Chancellor calls her decision to open Germany up to U.S. liquefied natural gas a ‘strategic’ move
BERLIN—Chancellor Angela Merkel has offered government support to efforts to open up Germany to U.S. gas, a key concession to President Trump as he tries to loosen Russia’s gripon Europe’s largest energy market.
Over breakfast this month, the chancellor told a small group of lawmakers her government had decided to co-finance the construction of a €500 million ($576 million) liquefied natural gas shipping terminal in northern Germany, according to people familiar with the meeting, giving a crucial nudge to a project that had failed to get off the ground for years in a country that gets most of its gas cheaply from Russia.
Mr. Trump has intensively lobbied Europe to buy significant amounts of LNG as part of his campaign to rewrite the terms of trade relations. German and U.S. officials said Berlin hoped embracing U.S. gas might help solve a protracted trade dispute and possibly even defuse threats by Washington to sanction Nord Stream 2, an unbuilt German-Russian gas pipeline that would double Russia’s existing gas export capacity to Germany.

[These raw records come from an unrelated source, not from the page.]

**config.mk**
```make
export PLATFORM = sky130hd
export DESIGN_NAME = soii_seq_flat
export DESIGN_NICKNAME = d
export VERILOG_FILES = /design/src/sv/soii_pkg.sv /design/src/sv/soii_if.sv /design/src/sv/soii_seq.sv /design/src/flat_wrapper.sv
export SDC_FILE = /design/constraint.sdc
export NUM_CORES = 1
export LEC_CHECK = 0
export BUFFER_PORTS_ARGS = -buffer_cell sky130_fd_sc_hd__buf_4
export CAP_MARGIN = 20
export CORE_ASPECT_RATIO = 1.75
export CORE_MARGIN = 10
export CORE_UTILIZATION = 40
export CTS_CLUSTER_SIZE = 16
export DETAILED_ROUTE_END_ITERATION = 12
export HOLD_SLACK_MARGIN = 0.1
export SLEW_MARGIN = 10
export SYNTH_ARGS = -nofsm -noshare
export SYNTH_HDL_FRONTEND = slang
export SYNTH_SLANG_ARGS = --single-unit
```
**constraint.sdc**
```tcl
create_clock -name i_clk -period 16.4 [get_ports i_clk]
set_input_delay 3.28 -clock i_clk [delete_from_list [all_inputs] [get_ports i_clk]]
set_output_delay 3.28 -clock i_clk [all_outputs]
set_load 0.01 [all_outputs]
```
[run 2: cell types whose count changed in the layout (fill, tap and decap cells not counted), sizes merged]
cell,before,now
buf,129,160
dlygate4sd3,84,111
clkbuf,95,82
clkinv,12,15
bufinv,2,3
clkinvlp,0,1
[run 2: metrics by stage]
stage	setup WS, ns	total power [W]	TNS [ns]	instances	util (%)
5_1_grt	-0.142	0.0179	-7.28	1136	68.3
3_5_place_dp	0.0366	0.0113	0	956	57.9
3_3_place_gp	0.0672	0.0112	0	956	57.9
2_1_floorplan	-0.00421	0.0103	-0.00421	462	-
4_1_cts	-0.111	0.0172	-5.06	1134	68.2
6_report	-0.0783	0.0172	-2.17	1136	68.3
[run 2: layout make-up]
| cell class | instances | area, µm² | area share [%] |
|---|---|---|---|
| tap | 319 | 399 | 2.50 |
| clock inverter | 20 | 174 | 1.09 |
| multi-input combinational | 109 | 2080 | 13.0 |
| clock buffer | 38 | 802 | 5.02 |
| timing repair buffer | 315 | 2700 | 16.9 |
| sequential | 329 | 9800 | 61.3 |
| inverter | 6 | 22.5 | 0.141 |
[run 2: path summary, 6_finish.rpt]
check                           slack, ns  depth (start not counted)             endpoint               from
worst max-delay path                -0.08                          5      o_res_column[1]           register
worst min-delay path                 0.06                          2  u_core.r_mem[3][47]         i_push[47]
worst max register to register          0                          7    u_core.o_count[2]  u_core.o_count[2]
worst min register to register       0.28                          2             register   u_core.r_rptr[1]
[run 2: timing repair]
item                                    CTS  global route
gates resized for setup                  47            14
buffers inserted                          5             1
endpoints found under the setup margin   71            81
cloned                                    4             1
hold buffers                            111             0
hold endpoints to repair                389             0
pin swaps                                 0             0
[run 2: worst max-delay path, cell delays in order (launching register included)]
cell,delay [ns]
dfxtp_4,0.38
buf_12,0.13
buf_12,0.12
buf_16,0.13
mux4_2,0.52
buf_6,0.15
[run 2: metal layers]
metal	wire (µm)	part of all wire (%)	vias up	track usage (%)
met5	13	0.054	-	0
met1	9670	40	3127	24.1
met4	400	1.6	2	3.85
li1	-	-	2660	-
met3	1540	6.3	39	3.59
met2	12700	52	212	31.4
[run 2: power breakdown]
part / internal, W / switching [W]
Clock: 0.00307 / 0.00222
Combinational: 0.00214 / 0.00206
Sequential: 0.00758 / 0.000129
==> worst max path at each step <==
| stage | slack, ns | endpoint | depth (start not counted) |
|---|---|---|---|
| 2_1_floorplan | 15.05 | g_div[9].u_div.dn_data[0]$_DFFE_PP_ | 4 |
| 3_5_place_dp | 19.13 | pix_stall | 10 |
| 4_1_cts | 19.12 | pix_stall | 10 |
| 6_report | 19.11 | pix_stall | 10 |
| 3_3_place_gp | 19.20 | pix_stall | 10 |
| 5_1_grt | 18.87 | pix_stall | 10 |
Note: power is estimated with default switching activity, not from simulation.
===== config.mk =====
export PLATFORM = sky130hd
export DESIGN_NAME = adpcm_frame_decoder_core_flat
export DESIGN_NICKNAME = d
export VERILOG_FILES = /design/src/hw/rtl/afd_pkg.sv /design/src/hw/rtl/afd_ifs.sv /design/src/hw/rtl/afd_fifo.sv /design/src/hw/rtl/afd_front.sv /design/src/hw/rtl/afd_back.sv /design/src/hw/rtl/adpcm_frame_decoder_core.sv /design/src/flat_wrapper.sv
export VERILOG_INCLUDE_DIRS = /design/src /design/src/hw/rtl
export SDC_FILE = /design/constraint.sdc
export NUM_CORES = 2
export LEC_CHECK = 0
export BUFFER_PORTS_ARGS = -buffer_cell sky130_fd_sc_hd__buf_4
export CORE_ASPECT_RATIO = 1.1
export CORE_MARGIN = 10
export CORE_UTILIZATION = 24
export DETAILED_ROUTE_END_ITERATION = 7
export GPL_ROUTABILITY_DRIVEN = 0
export PLACE_DENSITY = 0.39
export RECOVER_POWER = 50
export SYNTH_ARGS = -nofsm -noshare
export SYNTH_HDL_FRONTEND = slang
export SYNTH_SLANG_ARGS = --single-unit

===== constraint.sdc =====
create_clock -name clock -period 37.8 [get_ports clock]
set_clock_uncertainty 0.05 [all_clocks]
set_input_delay 5.67 -clock clock [delete_from_list [all_inputs] [get_ports clock]]
set_output_delay 5.67 -clock clock [all_outputs]
set_load 0.03 [all_outputs]

===== src/hw/rtl/adpcm_frame_decoder_core_defines.svh =====
// Assertion macros shared by the decoder RTL files.
`ifndef ADPCM_FRAME_DECODER_CORE_DEFINES_SVH
`define ADPCM_FRAME_DECODER_CORE_DEFINES_SVH

`ifndef ASSERT_OFF

// Property checked on every clock edge outside reset.
`define AFD_ASSERT(lbl, prop) \
   lbl: assert property (@(posedge clock) disable iff (reset) prop) \
      else $error("afd assertion failed");

// Condition that must never hold outside reset.
`define AFD_ASSERT_NEVER(lbl, cond) \
   lbl: assert property (@(posedge clock) disable iff (reset) !(cond)) \
      else $error("afd forbidden condition seen");

`else

`define AFD_ASSERT(lbl, prop)
`define AFD_ASSERT_NEVER(lbl, cond)

`endif

`endif


===== src/hw/rtl/afd_pkg.sv =====
// Types and constants for the ADPCM frame decoder.
package afd_pkg;

   localparam int NumPairs       = 8;
   localparam int PairIdxW       = 3;
   localparam int FrameDataBytes = 7;
   localparam int ScaleBias      = 11;
   localparam int RoundBias      = 1024;
   localparam int SampleMin      = -32768;
   localparam int SampleMax      = 32767;
   localparam int AccW           = 34;

   // Command codes on the request channel.
   localparam logic CMD_STREAM = 1'b0;
   localparam logic CMD_LOAD   = 1'b1;

   typedef enum logic {
      OP_DATA = 1'b0,
      OP_LOAD = 1'b1
   } afd_op_kind_type;

   // One queued operation for the back end.
   typedef struct packed {
      afd_op_kind_type       kind;
      logic [7:0]            byte_val;
      logic [3:0]            scale;
      logic [PairIdxW-1:0]   pair;
      logic                  bad;
      logic [15:0]           hist_newer;
      logic [15:0]           hist_older;
   } afd_op_type;

   // Queue status seen by the back end.
   typedef struct packed {
      logic       empty;
      afd_op_type head;
   } afd_q_status_type;

endpackage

For years, plans to build an LNG terminal by several groups were stalled because there was no government support that would make such a project economical. On Oct.16, less than a week after the meeting, an international consortium filed its first official bid for state support for a terminal in the northern town of Stade, near Hamburg.
A ceremony took place on a terrace overlooking Berlin’s landmark Brandenburg Gate in the presence of senior politicians and U.S. Ambassador Richard A. Grenell, a confidant of Mr. Trump and the president’s main conduit in his lobbying effort.
“We’re creating jobs and we’re also deepening the trans-Atlantic relationship. The U.S. is totally committed to bringing U.S. LNG to Europe and to Germany,” Mr. Grenell said.

How much support Berlin will provide and in what form—cash subsidies, loans, credit guarantees, loss protection for investors, or a mixture of the four—remains unclear. But the government has already decided to fast-track the review of the application, according to people familiar with the process, making it likely that the decision will be made by the end of the year.